LIDO - Serve un piano urgente per il rilancio dell'istituto di cura casa di riposo ed rsa "Carlo Steeb" degli Alberoni al Lido.

Lo chiede, ancora una volta, la Cgil denunciando una situazione che, a detta del sindacato, è diventata insostenibili.

Denunciate, attraverso un comunicato, molte criticità tra le quali il fatto che in organico ci siano più di 30 lavoratori in meno rispetto a 12 anni fa, e stipendi inferiori rispetto a quelli della sanità privata.

«La situazione all'istituto "Carlo Steeb" - si legge nella nota - è diventata ormai insostenibile. Da mesi, se non anni, i lavoratori e gli ospiti dell'Istituto di proprietà di Venezia Sanità, partecipata Ulss 3, e gestito da Codess, devono convivere con infiltrazioni, strutture fatiscenti, impianti di condizionamento che funzionano male e condizioni operative non più accettabili».
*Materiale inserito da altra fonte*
[src/rtl/hilo_div_sequencer.sv]
// Multi-cycle radix-2 restoring divider for DIV/DIVU that owns the {HI,LO} result path.
// State | meaning: IDLE | waiting for start; BUSY | one quotient bit per cycle; DONE | result held until res_ready.
module hilo_div_sequencer #(
    parameter int WIDTH = 32
) (
    input  logic               clk,
    input  logic               rst,
    input  logic               start,
    input  logic               is_signed,
    input  logic [WIDTH-1:0]   dividend,
    input  logic [WIDTH-1:0]   divisor,
    input  logic               flush,
    output logic               busy,
    output logic               stall,
    output logic               res_valid,
    input  logic               res_ready,
    output logic [2*WIDTH-1:0] hilo_data
);

    localparam int CW = $clog2(WIDTH + 1);

    typedef enum logic [1:0] {
        IDLE = 2'd0,
        BUSY = 2'd1,
        DONE = 2'd2
    } state_t;

    state_t          state, state_nxt;
    logic [CW-1:0]   count;
    logic [WIDTH-1:0] rem, quo, dvs_mag;
    logic            quo_neg, rem_neg;

    logic            dvd_neg, dvs_neg, accept, last_iter, step_ok;
    logic [WIDTH-1:0] dvd_abs, dvs_abs, rem_step, quo_step;
    logic [WIDTH:0]  rem_sh, diff;

    assign dvd_neg   = is_signed & dividend[WIDTH-1];
    assign dvs_neg   = is_signed & divisor[WIDTH-1];
    assign dvd_abs   = dvd_neg ? -dividend : dividend;
    assign dvs_abs   = dvs_neg ? -divisor  : divisor;
    assign accept    = (state == IDLE) && start && !flush;
    assign last_iter = (state == BUSY) && (count == CW'(1));

    // Trial subtract in WIDTH+1 bits: the borrow bit decides keep vs restore.
    assign rem_sh    = {rem, quo[WIDTH-1]};
    assign diff      = rem_sh - {1'b0, dvs_mag};
    assign step_ok   = ~diff[WIDTH];
    assign rem_step  = step_ok ? diff[WIDTH-1:0] : rem_sh[WIDTH-1:0];
    assign quo_step  = {quo[WIDTH-2:0], step_ok};

    always_ff @(posedge clk or negedge rst) begin
        if (!rst) state <= IDLE;
        else      state <= state_nxt;
    end

    always_comb begin
        state_nxt = state;
        busy      = (state != IDLE);
        res_valid = (state == DONE);
        stall     = accept || (state == BUSY) || ((state == DONE) && !res_ready);
        case (state)
            IDLE:    if (accept) state_nxt = (divisor == '0) ? DONE : BUSY;
            BUSY:    if (last_iter) state_nxt = DONE;
            DONE:    if (res_ready) state_nxt = IDLE;
            default: state_nxt = IDLE;
        endcase
        if (flush) state_nxt = IDLE;
    end

    always_ff @(posedge clk or negedge rst) begin
        if (!rst) begin
            count   <= '0;
            rem     <= '0;
            quo     <= '0;
            dvs_mag <= '0;
            quo_neg <= 1'b0;
            rem_neg <= 1'b0;
        end else if (accept) begin
            dvs_mag <= dvs_abs;
            quo_neg <= dvd_neg ^ dvs_neg;
            rem_neg <= dvd_neg;
            if (divisor == '0) begin
                // Divide by zero reports the raw dividend, no sign fix-up.
                rem   <= dividend;
                quo   <= '1;
                count <= '0;
            end else begin
                rem   <= '0;
                quo   <= dvd_abs;
                count <= CW'(WIDTH);
            end
        end else if ((state == BUSY) && !flush) begin
            count <= count - CW'(1);
            if (last_iter) begin
                rem <= rem_neg ? -rem_step : rem_step;
                quo <= quo_neg ? -quo_step : quo_step;
            end else begin
                rem <= rem_step;
                quo <= quo_step;
            end
        end
    end

    assign hilo_data = {rem, quo};

endmodule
«Il Carlo Steeb impiega oggi circa 120 lavoratori, rispetto ai 151 che si contavano nel 2013, che ogni giorno garantiscono assistenza a persone fragili e anziani. Ma senza interventi strutturali e una regia pubblica chiara, il rischio è che la qualità dell'assistenza continui a peggiorare, penalizzando i dipendenti e gli utenti che hanno diritto a cure e assistenza dignitose - dichiara Marco Dario di funzione pubblica Cgil di Venezia - Ed è proprio quello che è successo in questi anni, dove lo scarso interesse della società partecipata dell'azienda sanitaria ha portato la struttura ad un graduale e inesorabile stato di abbandono, scaricando tutte le spese di manutenzione straordinaria sul gestore. A queste condizioni non stupisce che il bando di gara per l'affidamento della struttura, pubblicato ancora all'inizio del 2025, sia andato deserto».